Laut Al-Masirah, einem mit den Houthi verbundenen Netzwerk, haben saudische Streitkräfte zwei Luftangriffe auf den Flughafen Mocha im Jemen durchgeführt.

Jemenitische Rebellen haben gestern die Kontrolle über die strategisch wichtige Hafenstadt übernommen: eine neue Front im Nahen Osten, die die Vereinigten Staaten beunruhigt, da diese ihre Unterstützung für Saudi-Arabien verstärken, gleichzeitig aber eine direkte militärische Intervention vermeiden wollen, berichtet Axios.

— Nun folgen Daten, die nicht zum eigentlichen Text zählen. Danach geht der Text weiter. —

--- config.mk ---
export PLATFORM = sky130hd
export DESIGN_NAME = uart_byte_tx
export DESIGN_NICKNAME = d
export VERILOG_FILES = /design/src/rtl/uart_pkg.sv /design/src/rtl/uart_baud_gen.sv /design/src/rtl/uart_byte_tx.sv
export SDC_FILE = /design/constraint.sdc
export NUM_CORES = 1
export LEC_CHECK = 0
export BUFFER_PORTS_ARGS = -buffer_cell sky130_fd_sc_hd__buf_4
export CAP_MARGIN = 15
export CORE_AREA = 2 2 91 93
export DETAILED_ROUTE_END_ITERATION = 7
export DIE_AREA = 0 0 93 95
export PLACE_DENSITY = 0.4
export SKIP_LAST_GASP = 1
export SLEW_MARGIN = 20
export SYNTH_ARGS = -nofsm -noshare
export SYNTH_HDL_FRONTEND = slang
export SYNTH_SLANG_ARGS = --single-unit
--- constraint.sdc ---
create_clock -name clk -period 2.75 [get_ports clk]
set_input_delay 0.1375 -clock clk [delete_from_list [all_inputs] [get_ports clk]]
set_output_delay 0.1375 -clock clk [all_outputs]
set_load 0.005 [all_outputs]
--- src/rtl/uart_pkg.sv ---
// uart_pkg: shared UART constants, baud-to-divisor lookup and FSM state encoding.
package uart_pkg;
    localparam int unsigned SYS_CLK_DEF = 50_000_000;
    localparam int DIV_W = 16;
    typedef enum logic [1:0] {ST_IDLE, ST_START, ST_DATA, ST_STOP} uart_state_e;
    function automatic int unsigned baud_rate(input logic [2:0] sel);
        return sel == 3'd1 ? 19200 : sel == 3'd2 ? 38400 : sel == 3'd3 ? 57600 :
               sel == 3'd4 ? 115200 : 9600;
    endfunction
    // Codes 5-7 fall back to def_sel; an out-of-range def_sel falls back to 9600.
    function automatic logic [DIV_W-1:0] baud_div(input int unsigned sys_clk, input logic [2:0] sel,
                                                  input logic [2:0] def_sel);
        logic [2:0] s;
        s = sel > 3'd4 ? (def_sel > 3'd4 ? 3'd0 : def_sel) : sel;
        return DIV_W'(sys_clk / baud_rate(s) - 1);
    endfunction
    localparam logic [DIV_W-1:0] DIV_TABLE [0:4] = '{
        baud_div(SYS_CLK_DEF, 3'd0, 3'd0), baud_div(SYS_CLK_DEF, 3'd1, 3'd0),
        baud_div(SYS_CLK_DEF, 3'd2, 3'd0), baud_div(SYS_CLK_DEF, 3'd3, 3'd0),
        baud_div(SYS_CLK_DEF, 3'd4, 3'd0)};
endpackage

--- src/rtl/uart_baud_gen.sv ---
// uart_baud_gen: latches the divisor for the selected baud code and times bit periods.
import uart_pkg::*;
module uart_baud_gen #(
    parameter int unsigned SYS_CLK = SYS_CLK_DEF,
    parameter logic [2:0] DEF_BAUD_SEL = 3'd0
) (
    input  logic       clk,
    input  logic       rst,
    input  logic [2:0] baud_set_i,
    input  logic       load_i,
    input  logic       en_i,
    output logic       bit_tick_o
);
    // Divisors are elaboration-time constants, so no runtime divider is built.
    localparam logic [DIV_W-1:0] DIV_TAB [0:7] = '{
        baud_div(SYS_CLK, 3'd0, DEF_BAUD_SEL), baud_div(SYS_CLK, 3'd1, DEF_BAUD_SEL),
        baud_div(SYS_CLK, 3'd2, DEF_BAUD_SEL), baud_div(SYS_CLK, 3'd3, DEF_BAUD_SEL),
        baud_div(SYS_CLK, 3'd4, DEF_BAUD_SEL), baud_div(SYS_CLK, 3'd5, DEF_BAUD_SEL),
        baud_div(SYS_CLK, 3'd6, DEF_BAUD_SEL), baud_div(SYS_CLK, 3'd7, DEF_BAUD_SEL)};
    logic [DIV_W-1:0] div_q, div_d, cnt_q, cnt_d;
    always_comb begin
        div_d      = load_i ? DIV_TAB[baud_set_i] : div_q;
        bit_tick_o = en_i && cnt_q == div_q;
        cnt_d      = (!en_i || bit_tick_o) ? '0 : cnt_q + 1'b1;
    end
    always_ff @(posedge clk or posedge rst) begin
        if (rst) begin
            div_q <= '0;
            cnt_q <= '0;
        end else begin
            div_q <= div_d;
            cnt_q <= cnt_d;
        end
    end
endmodule

--- src/rtl/uart_byte_tx.sv ---
// uart_byte_tx: 8N1 UART byte transmitter with selectable baud rate.
import uart_pkg::*;
module uart_byte_tx #(
    parameter int unsigned SYS_CLK = SYS_CLK_DEF,
    parameter logic [2:0] DEF_BAUD_SEL = 3'd0
) (
    input  logic       clk,
    input  logic       rst,
    input  logic [2:0] baud_set,
    input  logic       send_en,
    input  logic [7:0] data_byte,
    output logic       rs232_tx,
    output logic       tx_done,
    output logic       uart_state
);
    uart_state_e state_q, state_d;
    logic [7:0] sh_q, sh_d;
    logic [2:0] idx_q, idx_d;
    logic       tx_q, tx_d, done_q, done_d, load, tick;
    uart_baud_gen #(.SYS_CLK(SYS_CLK), .DEF_BAUD_SEL(DEF_BAUD_SEL)) u_baud (
        .clk        (clk),
        .rst        (rst),
        .baud_set_i (baud_set),
        .load_i     (load),
        .en_i       (state_q != ST_IDLE),
        .bit_tick_o (tick)
    );
    // tx_d follows the next state so the line changes on the same edge as the FSM.
    always_comb begin
        state_d = state_q;
        sh_d    = sh_q;
        idx_d   = idx_q;
        tx_d    = tx_q;
        done_d  = 1'b0;
        load    = 1'b0;
        case (state_q)
            ST_IDLE: if (send_en) begin
                state_d = ST_START;
                sh_d    = data_byte;
                idx_d   = '0;
                tx_d    = 1'b0;
                load    = 1'b1;
            end
            ST_START: if (tick) begin
                state_d = ST_DATA;
                tx_d    = sh_q[0];
                sh_d    = sh_q >> 1;
            end
            ST_DATA: if (tick) begin
                state_d = idx_q == 3'd7 ? ST_STOP : ST_DATA;
                tx_d    = idx_q == 3'd7 ? 1'b1 : sh_q[0];
                sh_d    = sh_q >> 1;
                idx_d   = idx_q + 3'd1;
            end
            default: if (tick) begin
                state_d = ST_IDLE;
                done_d  = 1'b1;
            end
        endcase
    end
    always_ff @(posedge clk or posedge rst) begin
        if (rst) begin
            state_q <= ST_IDLE;
            sh_q    <= '0;
            idx_q   <= '0;
            tx_q    <= 1'b1;
            done_q  <= 1'b0;
        end else begin
            state_q <= state_d;
            sh_q    <= sh_d;
            idx_q   <= idx_d;
            tx_q    <= tx_d;
            done_q  <= done_d;
        end
    end
    assign rs232_tx   = tx_q;
    assign tx_done    = done_q;
    assign uart_state = state_q != ST_IDLE;
endmodule
-- Yosys cells after proc, flatten, opt, wreduce, memory -nomap -nowiden
Memory sizes are Yosys's and may differ from the RTL's. A register that Yosys moved wholly into a read port is not among the register bits.
Cells that the tools add are included.
- flip-flop bits (word level): 31
- bits in read-only memories: 128
- output and inout bits: 3
- logic and storage cells: 55
- memories: 1
- memory list (memory ; words ; bits a word ; rd ports ; clocked after memory_dff ; write ports ; line ; source):
    (no name shown) ; 8 ; 16 ; 1 ; 1 ; 0 ; uart_baud_gen.sv:22 ; div_d = load_i ? DIV_TAB[baud_set_i] : div_q;
- add/subtract/negate cells: 2
- eq/ne operators: 8
- multiplexer cells: 22
- bitwise gates (word level): 1
- reduce and logical (&&, ||, !) cells: 15
- operators with widths (operator ; count):
    16-bit by 1-bit adder with 16-bit output, second input constant ; 1
    16-bit == test ; 1
    16-bit 2-to-1 mux ; 1
    8-bit 2-to-1 mux ; 2
    8-bit one-hot mux with 2 select lines ; 1
    1-bit 2-to-1 mux ; 9
    2-bit 2-to-1 mux ; 4
    4-bit AND reduction ; 2
    2-bit nonzero test ; 4
    3-bit 2-to-1 mux ; 2
    2-bit != test, second input constant ; 3
    2-bit one-hot mux with 3 select lines ; 1
    3-bit one-hot mux with 2 select lines ; 1
    3-bit AND reduction ; 2
    3-bit NOT with 4-bit output ; 1
    3-bit by 1-bit adder with 3-bit output, second input constant ; 1
    3-bit == test, second input constant ; 1
    1-bit one-hot mux with 3 select lines ; 1
    3-bit nonzero test ; 1
    3-bit OR reduction ; 1
    2-bit by 1-bit == test with 1-bit output, second input constant ; 1
    2-bit == test, second input constant ; 1
    2-bit logical NOT ; 1
    2-bit by 1-bit != test with 1-bit output, second input constant ; 1
    4 further kinds ; 4

-- Longest topological paths before layout
Gate-level depths: netlist (run 1).
- word-level depth: 4
- mapped depth: 8
- mapped depth without buffers: 6

-- By module
Synthesis (run 1) repeated with hierarchy kept, for this count alone.
- cell total of the unflattened synthesis: 223
- area, all modules: 2339.7 sq um
- by module, submodules not included (module ; times used ; cells each ; area each (sq um)):
    uart_baud_gen ; 1 ; 147 ; 1460.2
    uart_byte_tx ; 1 ; 76 ; 879.6

-- Worst setup path before layout (run 1)
No wires, ideal clock.
- path type: register to register
- start: register state_q[0]
- end: register sh_q[1]
- setup time: 0.126 ns
- arrival: 1.816 ns
- path slack: 0.808 ns
- stages on the path, launching flop included: 9
- buffers on the path: 2
- clock period less this slack: 1.942 ns
- cell sequence: dfrtp_1 -> inv_1 -> ha_1 -> clkbuf_1 -> inv_1 -> nand3_1 -> clkbuf_1 -> o31a_1 -> a221o_1
- longest elaborated chain between the ends: 4
- elaborated cells on any way between the ends: 11
- ends and longest elaborated chain (item ; line ; source):
    start: declaration ; uart_byte_tx.sv:16 ; uart_state_e state_q, state_d;
    start signal: assignment ; uart_byte_tx.sv:69 ; state_q <= state_d;
    2-bit nonzero test ; - ;
    named net uart_state ; uart_byte_tx.sv:14 ; output logic uart_state
    1-bit logical AND ; uart_baud_gen.sv:23 ; bit_tick_o = en_i && cnt_q == div_q;
    2-bit by 1-bit != test with 1-bit output (no line) ; - ;
    3-bit AND reduction (no line) ; - ;
    end signal: assignment ; uart_byte_tx.sv:64 ; sh_q <= '0;
    end signal: assignment ; uart_byte_tx.sv:70 ; sh_q <= sh_d;
    end: declaration ; uart_byte_tx.sv:17 ; logic [7:0] sh_q, sh_d;
The timed path passes the listed nets, and every way through them passes these cells.
A chain may end at the register's enable or synchronous reset.

-- Final worst setup path (run 1)
- start: register u_baud.cnt_q[8]
- end: register sh_q[3]
- longest elaborated chain between the ends: 4
- ends and longest elaborated chain (item ; line ; source):
    start: declaration ; uart_baud_gen.sv:20 ; logic [DIV_W-1:0] div_q, div_d, cnt_q, cnt_d;
    start signal: assignment ; uart_baud_gen.sv:32 ; cnt_q <= cnt_d;
    16-bit == test ; uart_baud_gen.sv:23 ;
    1-bit logical AND ; uart_baud_gen.sv:23 ;
    2-bit by 1-bit != test with 1-bit output (no line) ; - ;
    3-bit AND reduction (no line) ; - ;
No other way between the ends.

Admiral Brad Cooper, Kommandeur des US-Zentralkommandos (CentCom), reiste gestern zu dringenden Koordinierungsgesprächen nach Saudi-Arabien, wie zwei mit der Angelegenheit vertraute Quellen mitteilten. Die saudische Botschaft in Washington und das Weiße Haus lehnten eine Stellungnahme ab, fügte Barak Ravid hinzu.

Gestern sprach CNN auch von „100 bis 200 US-Militärberatern in Saudi-Arabien gegen die Huthis“, die in Echtzeit Unterstützung bei der Aufklärung, Zielidentifizierung und Geodaten leisten sollen.